### WHAT THE TASK ASKS
In the records below, some lines hold the word "through". Copy each of those lines.
─── SUPPLIED INFORMATION ───
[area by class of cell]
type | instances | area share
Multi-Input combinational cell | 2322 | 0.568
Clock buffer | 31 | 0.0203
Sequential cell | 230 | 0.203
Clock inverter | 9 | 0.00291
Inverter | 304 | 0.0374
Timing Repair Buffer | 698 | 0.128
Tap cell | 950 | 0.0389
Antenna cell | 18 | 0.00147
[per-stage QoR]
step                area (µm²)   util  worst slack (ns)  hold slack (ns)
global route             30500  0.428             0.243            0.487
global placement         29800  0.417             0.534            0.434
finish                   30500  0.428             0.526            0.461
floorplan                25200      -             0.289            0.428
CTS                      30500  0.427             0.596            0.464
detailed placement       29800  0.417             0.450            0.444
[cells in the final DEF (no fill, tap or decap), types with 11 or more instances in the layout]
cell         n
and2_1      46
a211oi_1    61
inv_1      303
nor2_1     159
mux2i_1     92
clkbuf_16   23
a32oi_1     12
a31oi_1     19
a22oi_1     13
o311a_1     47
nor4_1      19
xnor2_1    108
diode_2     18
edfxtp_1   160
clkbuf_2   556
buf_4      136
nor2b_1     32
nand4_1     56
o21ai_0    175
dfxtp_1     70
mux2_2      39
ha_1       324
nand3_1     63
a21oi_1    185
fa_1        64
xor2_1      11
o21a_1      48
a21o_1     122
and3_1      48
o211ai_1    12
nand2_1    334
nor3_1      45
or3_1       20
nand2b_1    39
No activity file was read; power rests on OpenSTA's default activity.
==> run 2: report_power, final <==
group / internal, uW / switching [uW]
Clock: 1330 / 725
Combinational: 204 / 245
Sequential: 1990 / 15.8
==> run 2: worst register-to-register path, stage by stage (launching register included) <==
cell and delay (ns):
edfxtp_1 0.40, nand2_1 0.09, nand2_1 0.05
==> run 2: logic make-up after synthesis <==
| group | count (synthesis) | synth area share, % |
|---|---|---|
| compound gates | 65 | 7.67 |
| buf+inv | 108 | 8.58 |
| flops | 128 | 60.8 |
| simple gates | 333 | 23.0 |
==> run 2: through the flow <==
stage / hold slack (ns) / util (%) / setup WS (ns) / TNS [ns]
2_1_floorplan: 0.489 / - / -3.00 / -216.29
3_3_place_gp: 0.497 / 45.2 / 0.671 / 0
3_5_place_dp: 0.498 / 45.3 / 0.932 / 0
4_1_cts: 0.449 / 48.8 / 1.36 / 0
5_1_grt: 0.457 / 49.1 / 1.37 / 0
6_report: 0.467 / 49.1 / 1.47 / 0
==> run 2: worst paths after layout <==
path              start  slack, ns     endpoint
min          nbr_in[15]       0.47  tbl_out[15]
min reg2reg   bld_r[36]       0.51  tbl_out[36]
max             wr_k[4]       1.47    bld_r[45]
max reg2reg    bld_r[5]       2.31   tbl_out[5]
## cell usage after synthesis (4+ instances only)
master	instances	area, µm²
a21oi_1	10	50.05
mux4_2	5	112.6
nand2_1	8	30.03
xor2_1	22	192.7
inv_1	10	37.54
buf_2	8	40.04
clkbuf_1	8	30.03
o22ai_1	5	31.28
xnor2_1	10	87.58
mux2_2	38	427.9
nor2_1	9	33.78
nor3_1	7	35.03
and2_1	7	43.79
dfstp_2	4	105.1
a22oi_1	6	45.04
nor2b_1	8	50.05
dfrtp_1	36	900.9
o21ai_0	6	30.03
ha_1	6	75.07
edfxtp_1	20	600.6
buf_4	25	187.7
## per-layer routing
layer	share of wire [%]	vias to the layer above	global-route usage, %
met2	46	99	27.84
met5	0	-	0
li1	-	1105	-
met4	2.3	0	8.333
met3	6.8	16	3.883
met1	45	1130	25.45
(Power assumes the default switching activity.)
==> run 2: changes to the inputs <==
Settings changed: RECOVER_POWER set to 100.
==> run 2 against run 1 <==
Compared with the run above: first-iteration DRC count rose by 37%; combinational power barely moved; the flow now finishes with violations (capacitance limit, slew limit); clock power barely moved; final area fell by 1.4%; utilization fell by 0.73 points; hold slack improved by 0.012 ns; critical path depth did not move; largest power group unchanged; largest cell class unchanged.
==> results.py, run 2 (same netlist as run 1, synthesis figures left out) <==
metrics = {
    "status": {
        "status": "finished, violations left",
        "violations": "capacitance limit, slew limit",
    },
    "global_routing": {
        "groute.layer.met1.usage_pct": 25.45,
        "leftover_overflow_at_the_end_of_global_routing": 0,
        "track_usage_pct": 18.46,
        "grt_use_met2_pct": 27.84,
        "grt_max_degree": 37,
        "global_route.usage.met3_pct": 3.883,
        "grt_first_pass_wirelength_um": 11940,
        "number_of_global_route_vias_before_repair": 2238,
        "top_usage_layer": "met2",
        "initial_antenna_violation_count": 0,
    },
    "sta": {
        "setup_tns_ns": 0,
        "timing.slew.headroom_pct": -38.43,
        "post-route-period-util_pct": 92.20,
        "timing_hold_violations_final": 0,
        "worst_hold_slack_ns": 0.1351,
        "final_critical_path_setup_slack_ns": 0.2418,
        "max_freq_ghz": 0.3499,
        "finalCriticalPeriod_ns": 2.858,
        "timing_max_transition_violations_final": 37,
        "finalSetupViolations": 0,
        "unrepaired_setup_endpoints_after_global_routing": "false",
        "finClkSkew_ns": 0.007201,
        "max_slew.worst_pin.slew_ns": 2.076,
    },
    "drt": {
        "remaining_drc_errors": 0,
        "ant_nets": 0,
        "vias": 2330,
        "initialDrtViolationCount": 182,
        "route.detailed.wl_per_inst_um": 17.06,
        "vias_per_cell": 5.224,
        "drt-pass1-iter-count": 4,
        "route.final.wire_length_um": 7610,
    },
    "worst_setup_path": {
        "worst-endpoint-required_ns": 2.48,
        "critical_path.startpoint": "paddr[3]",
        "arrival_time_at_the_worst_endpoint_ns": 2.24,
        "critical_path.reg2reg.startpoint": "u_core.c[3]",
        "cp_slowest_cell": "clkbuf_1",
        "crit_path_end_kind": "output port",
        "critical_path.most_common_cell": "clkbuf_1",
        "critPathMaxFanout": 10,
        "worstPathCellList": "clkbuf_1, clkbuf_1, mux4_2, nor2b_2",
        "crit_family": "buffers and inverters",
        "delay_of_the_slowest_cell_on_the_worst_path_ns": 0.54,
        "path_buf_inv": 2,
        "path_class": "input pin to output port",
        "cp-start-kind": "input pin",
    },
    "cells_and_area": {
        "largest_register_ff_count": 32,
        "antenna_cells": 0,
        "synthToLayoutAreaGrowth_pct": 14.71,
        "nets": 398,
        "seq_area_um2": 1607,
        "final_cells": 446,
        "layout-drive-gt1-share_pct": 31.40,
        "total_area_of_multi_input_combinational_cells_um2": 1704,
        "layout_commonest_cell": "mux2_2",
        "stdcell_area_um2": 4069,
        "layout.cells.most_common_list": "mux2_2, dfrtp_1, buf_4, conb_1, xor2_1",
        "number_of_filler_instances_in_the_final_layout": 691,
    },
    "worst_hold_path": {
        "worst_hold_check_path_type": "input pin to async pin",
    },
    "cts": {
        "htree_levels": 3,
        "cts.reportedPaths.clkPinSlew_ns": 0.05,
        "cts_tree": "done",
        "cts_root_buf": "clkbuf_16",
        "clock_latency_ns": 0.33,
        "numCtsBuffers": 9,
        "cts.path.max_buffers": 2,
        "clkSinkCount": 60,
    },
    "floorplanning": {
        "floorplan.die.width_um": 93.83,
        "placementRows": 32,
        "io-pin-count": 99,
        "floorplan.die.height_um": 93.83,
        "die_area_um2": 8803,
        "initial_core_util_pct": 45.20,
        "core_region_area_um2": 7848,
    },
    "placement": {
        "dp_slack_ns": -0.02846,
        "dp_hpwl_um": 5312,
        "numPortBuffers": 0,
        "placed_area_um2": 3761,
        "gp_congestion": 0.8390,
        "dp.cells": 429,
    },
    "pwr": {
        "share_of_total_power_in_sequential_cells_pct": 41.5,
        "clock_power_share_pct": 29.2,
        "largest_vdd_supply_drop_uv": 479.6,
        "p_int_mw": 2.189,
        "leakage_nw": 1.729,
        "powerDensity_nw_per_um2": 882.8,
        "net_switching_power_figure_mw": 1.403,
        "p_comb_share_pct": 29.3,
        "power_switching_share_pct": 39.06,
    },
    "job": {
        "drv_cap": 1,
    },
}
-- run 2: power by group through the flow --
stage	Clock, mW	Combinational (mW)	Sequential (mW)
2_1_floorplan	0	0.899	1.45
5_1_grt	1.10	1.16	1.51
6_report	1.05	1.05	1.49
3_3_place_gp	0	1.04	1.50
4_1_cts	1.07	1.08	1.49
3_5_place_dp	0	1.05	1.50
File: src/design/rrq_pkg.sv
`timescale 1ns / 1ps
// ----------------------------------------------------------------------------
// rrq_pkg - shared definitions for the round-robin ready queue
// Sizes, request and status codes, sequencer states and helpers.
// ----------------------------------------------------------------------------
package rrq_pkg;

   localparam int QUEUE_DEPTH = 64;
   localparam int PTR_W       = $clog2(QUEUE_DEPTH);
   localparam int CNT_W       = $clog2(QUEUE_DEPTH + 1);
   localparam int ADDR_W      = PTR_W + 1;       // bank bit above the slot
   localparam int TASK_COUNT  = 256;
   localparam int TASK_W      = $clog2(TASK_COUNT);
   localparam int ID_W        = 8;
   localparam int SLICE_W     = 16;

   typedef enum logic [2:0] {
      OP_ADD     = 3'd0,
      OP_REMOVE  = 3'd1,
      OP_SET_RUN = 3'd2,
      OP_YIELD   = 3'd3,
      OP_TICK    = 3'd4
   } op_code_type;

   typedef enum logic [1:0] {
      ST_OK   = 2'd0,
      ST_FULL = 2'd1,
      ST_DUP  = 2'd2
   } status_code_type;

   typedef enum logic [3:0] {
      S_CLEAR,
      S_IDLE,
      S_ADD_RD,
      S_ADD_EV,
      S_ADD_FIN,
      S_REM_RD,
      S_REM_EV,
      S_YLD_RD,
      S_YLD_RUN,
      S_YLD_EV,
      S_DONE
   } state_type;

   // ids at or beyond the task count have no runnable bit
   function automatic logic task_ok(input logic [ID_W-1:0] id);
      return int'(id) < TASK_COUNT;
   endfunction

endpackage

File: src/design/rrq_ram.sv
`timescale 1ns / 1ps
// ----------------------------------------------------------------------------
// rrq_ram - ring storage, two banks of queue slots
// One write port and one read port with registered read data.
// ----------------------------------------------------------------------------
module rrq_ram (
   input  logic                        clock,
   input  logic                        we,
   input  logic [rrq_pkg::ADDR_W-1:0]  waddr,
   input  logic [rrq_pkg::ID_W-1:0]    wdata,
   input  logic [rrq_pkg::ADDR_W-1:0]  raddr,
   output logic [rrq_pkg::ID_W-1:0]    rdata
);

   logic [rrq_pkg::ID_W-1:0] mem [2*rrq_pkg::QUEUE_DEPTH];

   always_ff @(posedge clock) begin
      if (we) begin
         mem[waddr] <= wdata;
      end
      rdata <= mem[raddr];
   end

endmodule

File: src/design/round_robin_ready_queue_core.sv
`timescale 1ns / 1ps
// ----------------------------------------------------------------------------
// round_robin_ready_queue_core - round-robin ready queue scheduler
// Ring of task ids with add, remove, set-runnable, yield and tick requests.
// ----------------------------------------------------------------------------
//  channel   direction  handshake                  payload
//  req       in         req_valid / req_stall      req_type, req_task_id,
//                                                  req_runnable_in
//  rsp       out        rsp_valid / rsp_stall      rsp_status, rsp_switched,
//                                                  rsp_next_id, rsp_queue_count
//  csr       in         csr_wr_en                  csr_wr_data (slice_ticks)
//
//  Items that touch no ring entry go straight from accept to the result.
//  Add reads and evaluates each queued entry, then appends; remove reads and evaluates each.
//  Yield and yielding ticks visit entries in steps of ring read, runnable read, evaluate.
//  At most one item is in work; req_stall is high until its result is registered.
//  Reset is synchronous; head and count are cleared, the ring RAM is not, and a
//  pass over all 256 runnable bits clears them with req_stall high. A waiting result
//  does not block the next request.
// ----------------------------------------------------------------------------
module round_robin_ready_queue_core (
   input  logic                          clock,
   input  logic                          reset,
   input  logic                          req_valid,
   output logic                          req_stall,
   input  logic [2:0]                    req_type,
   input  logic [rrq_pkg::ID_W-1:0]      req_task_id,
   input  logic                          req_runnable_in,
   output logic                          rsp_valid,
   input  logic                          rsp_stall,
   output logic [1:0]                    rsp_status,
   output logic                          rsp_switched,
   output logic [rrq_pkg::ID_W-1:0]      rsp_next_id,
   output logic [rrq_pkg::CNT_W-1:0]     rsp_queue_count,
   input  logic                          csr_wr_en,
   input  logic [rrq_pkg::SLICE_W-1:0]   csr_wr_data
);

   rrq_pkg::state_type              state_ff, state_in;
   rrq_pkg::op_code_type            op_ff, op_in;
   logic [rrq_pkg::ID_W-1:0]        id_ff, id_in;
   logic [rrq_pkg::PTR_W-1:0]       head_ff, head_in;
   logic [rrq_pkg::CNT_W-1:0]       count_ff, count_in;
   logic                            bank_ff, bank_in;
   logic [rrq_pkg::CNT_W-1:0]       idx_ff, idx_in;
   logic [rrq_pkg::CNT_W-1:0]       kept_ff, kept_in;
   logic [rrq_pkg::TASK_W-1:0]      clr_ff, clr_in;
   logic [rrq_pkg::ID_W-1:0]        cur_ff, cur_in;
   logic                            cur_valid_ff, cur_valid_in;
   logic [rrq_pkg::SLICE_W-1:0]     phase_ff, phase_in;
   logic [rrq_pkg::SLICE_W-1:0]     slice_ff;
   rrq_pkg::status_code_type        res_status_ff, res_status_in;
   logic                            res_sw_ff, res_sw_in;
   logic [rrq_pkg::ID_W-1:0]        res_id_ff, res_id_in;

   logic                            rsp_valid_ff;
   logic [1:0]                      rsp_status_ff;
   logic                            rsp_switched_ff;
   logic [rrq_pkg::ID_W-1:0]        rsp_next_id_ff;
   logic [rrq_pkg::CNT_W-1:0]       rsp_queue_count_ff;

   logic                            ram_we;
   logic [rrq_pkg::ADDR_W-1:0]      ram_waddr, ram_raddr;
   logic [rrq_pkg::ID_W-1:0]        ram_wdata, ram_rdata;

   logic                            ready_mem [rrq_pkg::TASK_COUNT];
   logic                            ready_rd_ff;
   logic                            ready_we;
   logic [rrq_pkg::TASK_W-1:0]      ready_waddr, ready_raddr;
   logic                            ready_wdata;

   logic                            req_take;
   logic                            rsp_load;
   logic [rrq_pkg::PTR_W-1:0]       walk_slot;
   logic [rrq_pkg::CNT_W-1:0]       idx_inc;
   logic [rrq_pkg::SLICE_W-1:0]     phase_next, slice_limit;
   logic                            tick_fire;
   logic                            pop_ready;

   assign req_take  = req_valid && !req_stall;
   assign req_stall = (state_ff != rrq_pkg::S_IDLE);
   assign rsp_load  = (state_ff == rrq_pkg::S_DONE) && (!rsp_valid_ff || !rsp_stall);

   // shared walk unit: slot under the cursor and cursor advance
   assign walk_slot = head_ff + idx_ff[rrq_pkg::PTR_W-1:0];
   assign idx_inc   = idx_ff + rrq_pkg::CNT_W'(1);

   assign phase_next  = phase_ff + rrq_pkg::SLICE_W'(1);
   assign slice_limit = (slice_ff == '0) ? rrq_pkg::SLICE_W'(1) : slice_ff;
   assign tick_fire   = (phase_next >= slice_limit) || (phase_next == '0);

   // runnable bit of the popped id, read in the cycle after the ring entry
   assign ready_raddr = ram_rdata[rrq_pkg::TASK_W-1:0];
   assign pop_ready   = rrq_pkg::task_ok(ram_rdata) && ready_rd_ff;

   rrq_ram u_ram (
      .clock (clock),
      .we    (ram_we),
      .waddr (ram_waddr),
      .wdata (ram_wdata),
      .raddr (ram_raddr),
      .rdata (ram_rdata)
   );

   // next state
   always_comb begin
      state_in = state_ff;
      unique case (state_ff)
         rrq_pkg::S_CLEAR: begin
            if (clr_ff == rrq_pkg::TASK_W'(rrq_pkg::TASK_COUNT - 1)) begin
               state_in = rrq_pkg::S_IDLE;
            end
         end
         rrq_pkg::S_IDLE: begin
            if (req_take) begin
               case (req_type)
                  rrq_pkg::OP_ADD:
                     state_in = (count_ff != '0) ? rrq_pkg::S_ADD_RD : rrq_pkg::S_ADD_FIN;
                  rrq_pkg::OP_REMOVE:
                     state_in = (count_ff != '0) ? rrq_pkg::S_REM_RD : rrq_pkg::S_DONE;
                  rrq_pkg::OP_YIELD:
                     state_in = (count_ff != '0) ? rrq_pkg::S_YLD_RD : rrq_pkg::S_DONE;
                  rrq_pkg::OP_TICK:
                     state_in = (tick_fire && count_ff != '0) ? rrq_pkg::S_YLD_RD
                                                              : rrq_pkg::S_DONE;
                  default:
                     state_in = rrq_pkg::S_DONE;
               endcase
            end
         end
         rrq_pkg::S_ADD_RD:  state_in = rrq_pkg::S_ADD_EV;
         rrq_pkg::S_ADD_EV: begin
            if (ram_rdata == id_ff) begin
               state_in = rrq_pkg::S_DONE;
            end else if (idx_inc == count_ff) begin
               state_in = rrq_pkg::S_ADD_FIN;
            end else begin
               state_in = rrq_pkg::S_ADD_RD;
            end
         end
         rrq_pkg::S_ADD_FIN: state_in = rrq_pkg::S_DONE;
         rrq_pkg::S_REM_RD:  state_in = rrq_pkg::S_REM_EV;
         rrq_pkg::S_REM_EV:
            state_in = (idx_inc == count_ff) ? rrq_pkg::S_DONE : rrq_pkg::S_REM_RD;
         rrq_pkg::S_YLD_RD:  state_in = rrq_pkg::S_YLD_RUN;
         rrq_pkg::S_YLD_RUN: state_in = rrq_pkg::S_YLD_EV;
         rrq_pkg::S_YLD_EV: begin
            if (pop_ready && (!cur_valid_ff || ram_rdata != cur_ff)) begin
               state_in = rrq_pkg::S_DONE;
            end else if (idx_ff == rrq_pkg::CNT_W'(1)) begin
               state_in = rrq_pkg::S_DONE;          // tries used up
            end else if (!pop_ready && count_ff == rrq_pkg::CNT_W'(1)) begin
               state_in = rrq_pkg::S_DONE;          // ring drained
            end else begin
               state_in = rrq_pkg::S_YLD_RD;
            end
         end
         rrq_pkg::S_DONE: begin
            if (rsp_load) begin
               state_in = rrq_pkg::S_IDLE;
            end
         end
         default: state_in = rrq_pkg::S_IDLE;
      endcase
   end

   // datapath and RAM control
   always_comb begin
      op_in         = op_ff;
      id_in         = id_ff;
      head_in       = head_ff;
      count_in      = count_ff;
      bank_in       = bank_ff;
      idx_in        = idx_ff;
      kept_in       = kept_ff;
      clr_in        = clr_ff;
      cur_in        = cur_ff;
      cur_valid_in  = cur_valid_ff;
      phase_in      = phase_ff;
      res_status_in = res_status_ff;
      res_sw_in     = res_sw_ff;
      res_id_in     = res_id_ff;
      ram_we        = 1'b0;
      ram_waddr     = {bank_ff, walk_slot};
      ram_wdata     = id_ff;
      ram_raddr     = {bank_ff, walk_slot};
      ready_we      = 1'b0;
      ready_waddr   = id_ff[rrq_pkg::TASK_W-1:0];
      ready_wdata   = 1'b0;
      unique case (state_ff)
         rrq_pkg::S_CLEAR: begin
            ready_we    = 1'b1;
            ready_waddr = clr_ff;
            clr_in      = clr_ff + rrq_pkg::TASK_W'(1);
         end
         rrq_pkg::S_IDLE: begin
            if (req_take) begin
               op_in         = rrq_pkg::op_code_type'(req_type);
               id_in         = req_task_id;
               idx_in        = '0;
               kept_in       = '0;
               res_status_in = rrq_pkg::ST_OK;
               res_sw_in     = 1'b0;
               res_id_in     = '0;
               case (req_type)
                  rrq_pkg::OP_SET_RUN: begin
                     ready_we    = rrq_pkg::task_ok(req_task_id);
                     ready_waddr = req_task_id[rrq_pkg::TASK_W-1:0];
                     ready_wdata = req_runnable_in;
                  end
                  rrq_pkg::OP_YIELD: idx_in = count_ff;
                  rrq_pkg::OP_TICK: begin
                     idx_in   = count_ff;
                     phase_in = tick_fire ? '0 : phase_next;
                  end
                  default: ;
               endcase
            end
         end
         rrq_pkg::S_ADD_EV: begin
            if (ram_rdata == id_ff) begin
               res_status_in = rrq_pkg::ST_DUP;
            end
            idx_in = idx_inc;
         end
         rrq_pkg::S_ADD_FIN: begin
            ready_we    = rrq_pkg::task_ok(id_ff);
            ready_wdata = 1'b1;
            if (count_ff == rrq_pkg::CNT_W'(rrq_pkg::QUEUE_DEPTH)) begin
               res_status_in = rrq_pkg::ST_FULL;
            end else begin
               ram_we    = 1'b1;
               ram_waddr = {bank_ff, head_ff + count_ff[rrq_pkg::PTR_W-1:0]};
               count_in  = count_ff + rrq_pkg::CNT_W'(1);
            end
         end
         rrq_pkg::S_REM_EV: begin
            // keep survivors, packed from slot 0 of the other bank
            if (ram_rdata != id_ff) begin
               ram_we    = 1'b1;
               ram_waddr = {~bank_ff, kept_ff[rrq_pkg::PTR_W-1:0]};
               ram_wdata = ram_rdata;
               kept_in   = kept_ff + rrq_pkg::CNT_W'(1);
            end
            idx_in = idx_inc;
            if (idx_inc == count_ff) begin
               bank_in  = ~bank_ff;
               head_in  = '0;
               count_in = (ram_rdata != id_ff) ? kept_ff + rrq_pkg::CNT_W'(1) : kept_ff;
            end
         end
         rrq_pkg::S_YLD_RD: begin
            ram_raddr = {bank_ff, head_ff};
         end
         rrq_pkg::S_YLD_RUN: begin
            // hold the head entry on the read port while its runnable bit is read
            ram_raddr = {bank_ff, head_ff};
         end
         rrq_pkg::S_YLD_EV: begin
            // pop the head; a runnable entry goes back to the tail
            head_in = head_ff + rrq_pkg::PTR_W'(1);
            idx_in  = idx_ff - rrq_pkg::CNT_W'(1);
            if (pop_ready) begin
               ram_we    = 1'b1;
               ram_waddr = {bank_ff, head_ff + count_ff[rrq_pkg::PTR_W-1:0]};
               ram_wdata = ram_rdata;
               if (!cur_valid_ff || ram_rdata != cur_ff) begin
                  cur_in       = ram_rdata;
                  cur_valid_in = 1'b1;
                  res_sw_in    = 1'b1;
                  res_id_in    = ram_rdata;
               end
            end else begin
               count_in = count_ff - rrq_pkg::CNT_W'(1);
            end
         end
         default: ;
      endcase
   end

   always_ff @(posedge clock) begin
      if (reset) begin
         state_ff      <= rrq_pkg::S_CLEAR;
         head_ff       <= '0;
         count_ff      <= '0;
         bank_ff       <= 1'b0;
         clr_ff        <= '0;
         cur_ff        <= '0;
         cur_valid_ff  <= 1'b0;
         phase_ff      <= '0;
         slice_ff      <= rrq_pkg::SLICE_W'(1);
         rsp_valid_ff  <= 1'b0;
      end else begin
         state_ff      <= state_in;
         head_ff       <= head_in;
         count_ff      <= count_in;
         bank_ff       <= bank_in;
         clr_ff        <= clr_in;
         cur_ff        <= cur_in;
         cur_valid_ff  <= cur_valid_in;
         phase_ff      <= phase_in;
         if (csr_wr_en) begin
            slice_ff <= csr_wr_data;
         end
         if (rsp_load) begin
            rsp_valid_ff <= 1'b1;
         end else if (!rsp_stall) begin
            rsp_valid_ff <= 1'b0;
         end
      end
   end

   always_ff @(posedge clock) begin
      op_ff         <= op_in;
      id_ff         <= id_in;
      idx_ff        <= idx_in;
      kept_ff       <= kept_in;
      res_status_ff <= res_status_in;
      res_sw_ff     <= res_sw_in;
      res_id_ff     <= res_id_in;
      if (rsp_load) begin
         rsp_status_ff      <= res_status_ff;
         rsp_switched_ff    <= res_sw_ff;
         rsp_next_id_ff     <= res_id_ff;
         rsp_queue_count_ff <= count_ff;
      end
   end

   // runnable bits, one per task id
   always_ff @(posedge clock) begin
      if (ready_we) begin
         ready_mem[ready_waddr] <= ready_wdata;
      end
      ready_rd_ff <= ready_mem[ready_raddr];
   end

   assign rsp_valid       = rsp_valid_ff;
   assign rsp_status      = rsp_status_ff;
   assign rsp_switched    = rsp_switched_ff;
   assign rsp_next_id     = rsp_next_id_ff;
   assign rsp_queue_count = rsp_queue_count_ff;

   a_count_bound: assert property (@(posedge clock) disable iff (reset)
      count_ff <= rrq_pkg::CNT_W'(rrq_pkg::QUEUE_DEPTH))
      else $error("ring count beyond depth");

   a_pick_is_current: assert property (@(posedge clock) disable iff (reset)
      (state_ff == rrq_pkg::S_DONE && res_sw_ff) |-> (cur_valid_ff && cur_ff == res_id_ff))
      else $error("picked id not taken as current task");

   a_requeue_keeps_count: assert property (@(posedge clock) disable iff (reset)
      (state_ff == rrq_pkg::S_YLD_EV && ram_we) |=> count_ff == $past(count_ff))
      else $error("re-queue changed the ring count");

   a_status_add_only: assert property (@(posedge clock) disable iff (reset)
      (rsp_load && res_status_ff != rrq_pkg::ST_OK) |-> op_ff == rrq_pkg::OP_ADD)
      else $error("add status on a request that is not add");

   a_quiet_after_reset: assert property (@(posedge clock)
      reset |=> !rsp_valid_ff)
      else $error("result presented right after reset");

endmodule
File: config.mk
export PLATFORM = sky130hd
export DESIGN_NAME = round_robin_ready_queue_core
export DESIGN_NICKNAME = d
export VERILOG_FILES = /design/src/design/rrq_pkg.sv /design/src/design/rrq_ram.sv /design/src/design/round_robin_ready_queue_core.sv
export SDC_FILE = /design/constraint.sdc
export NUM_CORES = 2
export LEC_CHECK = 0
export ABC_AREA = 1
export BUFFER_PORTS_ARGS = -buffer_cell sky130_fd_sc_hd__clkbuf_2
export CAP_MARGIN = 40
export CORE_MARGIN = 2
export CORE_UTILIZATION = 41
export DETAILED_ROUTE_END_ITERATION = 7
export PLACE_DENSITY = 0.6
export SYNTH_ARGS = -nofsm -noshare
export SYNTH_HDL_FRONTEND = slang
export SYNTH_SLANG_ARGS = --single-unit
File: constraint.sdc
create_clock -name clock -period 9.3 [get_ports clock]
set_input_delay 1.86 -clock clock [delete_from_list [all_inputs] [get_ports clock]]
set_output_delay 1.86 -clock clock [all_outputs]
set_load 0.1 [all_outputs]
───
### EXPECTED OUTPUT
==> run 2: through the flow <==
-- run 2: power by group through the flow --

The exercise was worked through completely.